Balancing Upon a Pinpoint

What do we know about the Holocaust experience? The question is constantly before me. It is one of those momentary “It could have been me” thoughts and it is a painful one. In Julie Orringer’s novel, The Invisible Bridge, I began once again to grasp its horror and enormity and tragedy.

The novel is largely set in Hungary although it begins with a few years of education and romance in Paris. Andras, a young Hungarian Jew, is forbidden to enter architecture school but is able to obtain a permit to study in France. His brother, Tibor, similarly obtains a permit to study medicine in Italy. Andras is the center of the tale; he falls madly in love with Klara, an older woman, also a Hungarian Jew who fled Hungary to avoid prosecution for killing a man in self-defense.

As the Nazis take control of much of Europe and the war approaches, both Andras and Tibor are forced to return to Budapest where they are conscripted into the state labor service (Munkaszolgalat) that by 1938 consisted solely of Jewish Hungarians. They labored under horrific conditions in support of the Hungarian Army during bitterly cold winters, with little to eat, little to keep warm, constantly beaten and threatened as one by one the weaker men die or are shot.
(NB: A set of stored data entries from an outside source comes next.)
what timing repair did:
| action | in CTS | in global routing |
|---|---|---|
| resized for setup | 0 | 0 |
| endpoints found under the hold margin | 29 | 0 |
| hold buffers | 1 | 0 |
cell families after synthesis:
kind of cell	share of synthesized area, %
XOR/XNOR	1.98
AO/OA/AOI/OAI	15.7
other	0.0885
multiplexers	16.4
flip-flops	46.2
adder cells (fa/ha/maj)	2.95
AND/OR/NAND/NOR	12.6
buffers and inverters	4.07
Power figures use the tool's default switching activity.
No sooner are they released than they are called back once again to another Munkaszolgalat under even harsher conditions. Released to their homes, taken away, released, taken away—countless times, too many times. I thought a little editorial pruning might have been a good idea.

Little is known about the plight of the Hungarian Jews or the forced labor camps during World War II, as they have received less notice than the Nazi death camps. The Invisible Bridge made me realize that in Hungary death in these camps was usually prolonged by starvation, illness, and painful injuries. It is known that Hungarian Jews avoided deportation until 1944 when more than half the Hungarian-Jewish population was transported to death camps elsewhere.
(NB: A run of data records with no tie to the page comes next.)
[config.mk]
export PLATFORM = sky130hd
export DESIGN_NAME = sks_ctrl
export DESIGN_NICKNAME = d
export VERILOG_FILES = /design/src/rtl/core/sks_pkg.sv /design/src/rtl/core/sks_ctrl.sv
export SDC_FILE = /design/constraint.sdc
export NUM_CORES = 1
export LEC_CHECK = 0
export BUFFER_PORTS_ARGS = -buffer_cell sky130_fd_sc_hd__clkbuf_2
export CAP_MARGIN = 20
export CORE_AREA = 10 10 47 49
export CTS_CLUSTER_DIAMETER = 200
export CTS_CLUSTER_SIZE = 20
export DETAILED_ROUTE_END_ITERATION = 10
export DIE_AREA = 0 0 57 59
export HOLD_SLACK_MARGIN = 0.15
export PLACE_DENSITY = 0.3
export SETUP_SLACK_MARGIN = 0.02
export SYNTH_ARGS = -nofsm -noshare
export SYNTH_HDL_FRONTEND = slang
export SYNTH_SLANG_ARGS = --single-unit
[constraint.sdc]
create_clock -name clk -period 1 [get_ports clk]
set_input_delay 0.1 -clock clk [delete_from_list [all_inputs] [get_ports clk]]
set_output_delay 0.1 -clock clk [all_outputs]
set_load 0.005 [all_outputs]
“One and a half million Jewish men and women and children: How was anyone to understand a number like that?”

As I read more and more of this novel, I became greatly interested in its origins. We get a hint of that in the last chapter, The Epilogue, where Orringer gives us a short fictional account and in Szymborska’s poem, Any Case, that concludes her novel. We learn more directly from Orringer that the idea for The Invisible Bridge came in a surprising revelation from her grandfather as they were discussing a trip she was going to take to Paris.

Her grandfather mentioned that he had lived in Paris when he was a young man, that he had a scholarship to study architecture and, as a Hungarian Jew, had lost his student visa when he was conscripted into a forced labor company and had to return to Hungary. “I knew he had been in labor camps during the war, but I knew nothing about what had happened to him there or how he’d managed to survive.” And then she started to ask him questions whereupon an incredible, heartbreaking series of stories emerged that gave her the foundation for her novel.

I was also overwhelmed by the amount of research Orringer undertook in writing this novel. In a detailed Acknowledgement section she describes the support of the US Holocaust Museum, a Holocaust museum in Paris and two in Budapest, numerous newspaper archives, and guidance from many individuals about architectural and geographical questions, matters of translation and details of twentieth century politics and history.

The list of these acknowledgements and sources of support is a very long, densely packed one. The novel did not simply spring forth from the accounts of her grandfather upon which she built her fictional narrative. A reader often fails to appreciate the amount of research that is required to craft a work of literature like this.

The Invisible Bridge ends with a brief, rather subdued sense of hope when those who survived come together in this country. And yet as Orringer writes, “…one of the central truths of his [Andras] life: that in any moment of happiness there was a reminder of bitterness or tragedy.” And later, “…no period of mourning would ever be long enough.”